TASK DETAILS: Your job with the data below is to output exactly the lines from the one holding "logic [REGS_NUM-1:0][REG_SIZE-1:0] reg_array" down to the one holding "area: 0.06052 mm2", both included, and no others.

MATERIALS PROVIDED:

$ cat config.mk
export PLATFORM = sky130hd
export DESIGN_NAME = decode_regfile
export DESIGN_NICKNAME = decode_regfile
export VERILOG_FILES = /design/flow/design.v
export SDC_FILE = /design/flow/constraint.sdc
export NUM_CORES = 4
export LEC_CHECK = 1
export CORE_UTILIZATION = 30
$ cat constraint.sdc
current_design decode_regfile

set clk_period 8.4
set clk_io_pct 0.2

create_clock -name clk0 -period $clk_period [get_ports {clk}]

set non_clock_inputs [all_inputs -no_clocks]
set_input_delay [expr $clk_period * $clk_io_pct] -clock clk0 $non_clock_inputs
set_output_delay [expr $clk_period * $clk_io_pct] -clock clk0 [all_outputs]
$ cat design.v
package utils_top;
parameter bit [7-1:0] OP_LUI    = 7'b0110111 ;  
parameter bit [7-1:0] OP_AUIPC  = 7'b0010111 ;  
parameter bit [7-1:0] OP_IMM    = 7'b0010011 ;  
parameter bit [7-1:0] OP_RR     = 7'b0110011 ;  
parameter bit [7-1:0] OP_FENCE  = 7'b0001111 ;  
parameter bit [7-1:0] OP_CSR    = 7'b1110011 ;  
parameter bit [7-1:0] OP_LOAD   = 7'b0000011 ;  
parameter bit [7-1:0] OP_STORE  = 7'b0100011 ;  
parameter bit [7-1:0] OP_JAL    = 7'b1101111 ;  
parameter bit [7-1:0] OP_JALR   = 7'b1100111 ;  
parameter bit [7-1:0] OP_BRANCH = 7'b1100011 ;  
parameter bit [4-1:0] ALU_ADD   = 4'b0000 ;  
parameter bit [4-1:0] ALU_SUB   = 4'b1000 ;  
parameter bit [4-1:0] ALU_AND   = 4'b0111 ;  
parameter bit [4-1:0] ALU_OR    = 4'b0110 ;  
parameter bit [4-1:0] ALU_XOR   = 4'b0100 ;  
parameter bit [4-1:0] ALU_SLT   = 4'b0010 ;  
parameter bit [4-1:0] ALU_SLTU  = 4'b0011 ;  
parameter bit [4-1:0] ALU_SRL   = 4'b0101 ;  
parameter bit [4-1:0] ALU_SRA   = 4'b1101 ;  
parameter bit [4-1:0] ALU_SLL   = 4'b0001 ;  
parameter bit [3-1:0] ALU_BEQ   =  3'b000 ;  
parameter bit [3-1:0] ALU_BNE   =  3'b001 ;  
parameter bit [3-1:0] ALU_BLT   =  3'b100 ;  
parameter bit [3-1:0] ALU_BGE   =  3'b101 ;  
parameter bit [3-1:0] ALU_BGEU  =  3'b111 ;  
parameter bit [3-1:0] ALU_ADDI  =  3'b000 ;  
parameter bit [4-1:0] ALU_SLLI  = 4'b0001 ;  
parameter bit [3-1:0] ALU_SLTI  =  3'b010 ;  
parameter bit [3-1:0] ALU_SLTIU =  3'b011 ;  
parameter bit [3-1:0] ALU_XORI  =  3'b100 ;  
parameter bit [4-1:0] ALU_SRLI  = 4'b0101 ;  
parameter bit [4-1:0] ALU_SRAI  = 4'b1101 ;  
parameter bit [3-1:0] ALU_ORI   =  3'b110 ;  
parameter bit [3-1:0] ALU_ANDI  =  3'b111 ;  
parameter bit [32-1:0] BUBBLE = 32'h33 ;  
endpackage
module decode_regfile #(
   parameter REGS_PTR_W =  5 ,  
   parameter REGS_NUM   = 32 ,  
   parameter REG_SIZE   = 32    
)(
   input  logic                  clk   ,  
   input  logic                  rst_n ,  
   input  logic                  we    ,  
   input  logic [REGS_PTR_W-1:0] wa    ,  
   input  logic [REG_SIZE  -1:0] wd    ,  
   input  logic [REGS_PTR_W-1:0] rs1   ,  
   input  logic [REGS_PTR_W-1:0] rs2   ,  
   output logic [REG_SIZE  -1:0] rd1   ,  
   output logic [REG_SIZE  -1:0] rd2      
);
logic [REGS_NUM-1:0][REG_SIZE-1:0] reg_array  ;  
logic [REGS_NUM-1:0]               reg_we_vec ;  
genvar REG_IDX ; 
generate
   for (REG_IDX=0; REG_IDX<REGS_NUM; REG_IDX++) begin: gen_regfile_loop
      assign reg_we_vec[REG_IDX] = we & (wa == REG_IDX[REGS_PTR_W-1:0]) & (REG_IDX!=0) ;  
      always_ff @(posedge clk) 
         if (!rst_n)  
            reg_array[REG_IDX] <= REG_SIZE'(0) ; 
         else if (reg_we_vec[REG_IDX])  
            reg_array[REG_IDX] <= wd ; 
   end
endgenerate
assign rd1 = reg_array[rs1] ; 
assign rd2 = reg_array[rs2] ; 
endmodule
$ cat run.sh
#!/bin/bash
# OpenROAD 26Q1-2900-gdf79404cd8, Yosys 0.63+post, stock flow scripts
make -C /OpenROAD-flow-scripts/flow DESIGN_CONFIG=/design/flow/config.mk WORK_HOME=/design/flow/orfs finish
==> deck_impl_summary.md <==
Physical Implementation Snapshot

Layout
  • Top Registers: reg_array: 992 flops
  • Final core utilization: 33.92%
  • Dominant logic cell types in the final layout: 2132 x nand2_1, 992 x dfxtp_1, 768 x mux2i_1
  • Largest register FFs: 992
  • Most instantiated logic cell after routing: nand2_1
  • Area growth, synth to finish: 12.31%
  • Final instance area: 0.06052 mm2
  • Layout fillers: 17.85k
  • Share of layout cells above drive strength 1: 8.604%
  • Most flop-heavy register: reg_array

Clock network
  • Worst-path clk slew: 0.06 ns
  • H-tree depth: 3
  • Clock Latency Late Sink: 0.71 ns
  • CTS Buf Count: 105
  • Post-CTS Setup Bufs: 0
  • Hold_buf cts: 0
  • Clock sinks: 992
  • CTS tree: built
  • Post-CTS Resized: 0
  • Clock buffer depth: 3
  • Root Buffer Master: clkbuf_16

Global routing
  • Pin count of the biggest net entering global routing: 183
  • Gr ovfl total: 0
  • Initial antenna violation count: 19
  • Gr usage total: 23.73%
  • First-pass GRT wire length: 311900 um
  • Number of global-route vias before repair: 45.62k

Floorplanning
  • Initial core utilization: 30.20%
  • Die width: 425.8 um
  • I/O Pins: 114
  • Die Area: 0.1813 mm2
  • Num rows: 155
  • Die Height: 425.8 um
  • Core region area: 0.1784 mm2

Timing
  • Max transition margin: 33.19%
  • Highest Clock Rate: 145.1 MHz
  • Final-report hold violation count: 0
  • Least-Margin Pin Slew: 0.9975 ns
  • Min cycle time layout: 6.889 ns
  • Period utilization: 82.02%
  • Final-report setup violation count: 0
  • Setup TNS: 0 ns
  • Fin Clk Skew: 0 ns
  • Slew Viols, Final: 0
  • RSZ-0062 raised after global routing: false

Setup path
  • CP arrival: 5.21 ns
  • Crit path buf inv count: 4
  • Reg2reg setup slack: 7.68 ns
  • Startpoint Class: input port
  • Crit path max-delay cell type: and2_4
  • Critical Path Sink Type: output port
  • R2R depth: 2
  • RR Endpoint: reg_array[150]
  • Slowest stage delay, CP: 0.77 ns
  • Largest delay contributor family on the critical path: buffers and inverters
  • Crit Path Category: in -> out
  • CP Cell Sequence: buf_2 -> and2_4 -> buf_4 -> buf_4 -> nand2_1 -> nand3_1 -> nand3_1 -> clkdlybuf4s50_1
  • CP max FO: 39
  • Worst R2R Start: reg_array[150]
  • Critical path required time: 6.72 ns

Power
  • P_leak: 20.95 nW
  • PD cells: 182.7 mW/mm2
  • Max IR drop VDD: 173.8 uV

Logic synthesis
  • Synth Area per Inst: 8.189 um2
  • Number of enable flip-flop cells: 0
  • Main flop type: dfxtp_1
  • Area leader, netlist: dfxtp_1
  • Top-area cell share: 36.86%
  • Cells after synthesis: 6580
  • Seq share, synth: 36.86%
  • Synth Warn #: 1
  • Cell area leaders: dfxtp_1 37%, nand2_1 15%, mux2i_1 14%
  • Synthesis area per yosys: 0.05388 mm2
  • Asr flop ratio synth: 0%
  • Registers, synthesis: 992
  • # Cells Yosys: 6580
  • Distinct lib cells: 36
  • Mapped Area: 0.05388 mm2

Route
  • DRC Markers: 0
  • Total wire length: 216800 um
  • Vias per inst: 5.588
  • DRT iter0 DRCs: 4769
  • First drt pass iteration count: 8
  • Wirelength per Cell: 24.74 um
  • Via count: 48.96k
  • ANT nets after route: 0

Flow run
  • Max-cap violations: 0
  • Tool warnings: 40

Worst hold path
  • Min-Delay Path Class: reg -> reg
  • Hold EP: reg_array[248]
  • Hold Crit Start: reg_array[248]
  • Hold Crit Depth: 2

Place
  • Final Wtd Congestion: 0.9228
  • Placed instance area: 0.05676 mm2
  • HPWL after detailed placement: 126600 um
  • Port bufs: 113

Outcome
  • Outcome: finished clean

TASK ANSWER:
logic [REGS_NUM-1:0][REG_SIZE-1:0] reg_array  ;  
logic [REGS_NUM-1:0]               reg_we_vec ;  
genvar REG_IDX ; 
generate
   for (REG_IDX=0; REG_IDX<REGS_NUM; REG_IDX++) begin: gen_regfile_loop
      assign reg_we_vec[REG_IDX] = we & (wa == REG_IDX[REGS_PTR_W-1:0]) & (REG_IDX!=0) ;  
      always_ff @(posedge clk) 
         if (!rst_n)  
            reg_array[REG_IDX] <= REG_SIZE'(0) ; 
         else if (reg_we_vec[REG_IDX])  
            reg_array[REG_IDX] <= wd ; 
   end
endgenerate
assign rd1 = reg_array[rs1] ; 
assign rd2 = reg_array[rs2] ; 
endmodule
$ cat run.sh
#!/bin/bash
# OpenROAD 26Q1-2900-gdf79404cd8, Yosys 0.63+post, stock flow scripts
make -C /OpenROAD-flow-scripts/flow DESIGN_CONFIG=/design/flow/config.mk WORK_HOME=/design/flow/orfs finish
==> deck_impl_summary.md <==
Physical Implementation Snapshot

Layout
  • Top Registers: reg_array: 992 flops
  • Final core utilization: 33.92%
  • Dominant logic cell types in the final layout: 2132 x nand2_1, 992 x dfxtp_1, 768 x mux2i_1
  • Largest register FFs: 992
  • Most instantiated logic cell after routing: nand2_1
  • Area growth, synth to finish: 12.31%
  • Final instance area: 0.06052 mm2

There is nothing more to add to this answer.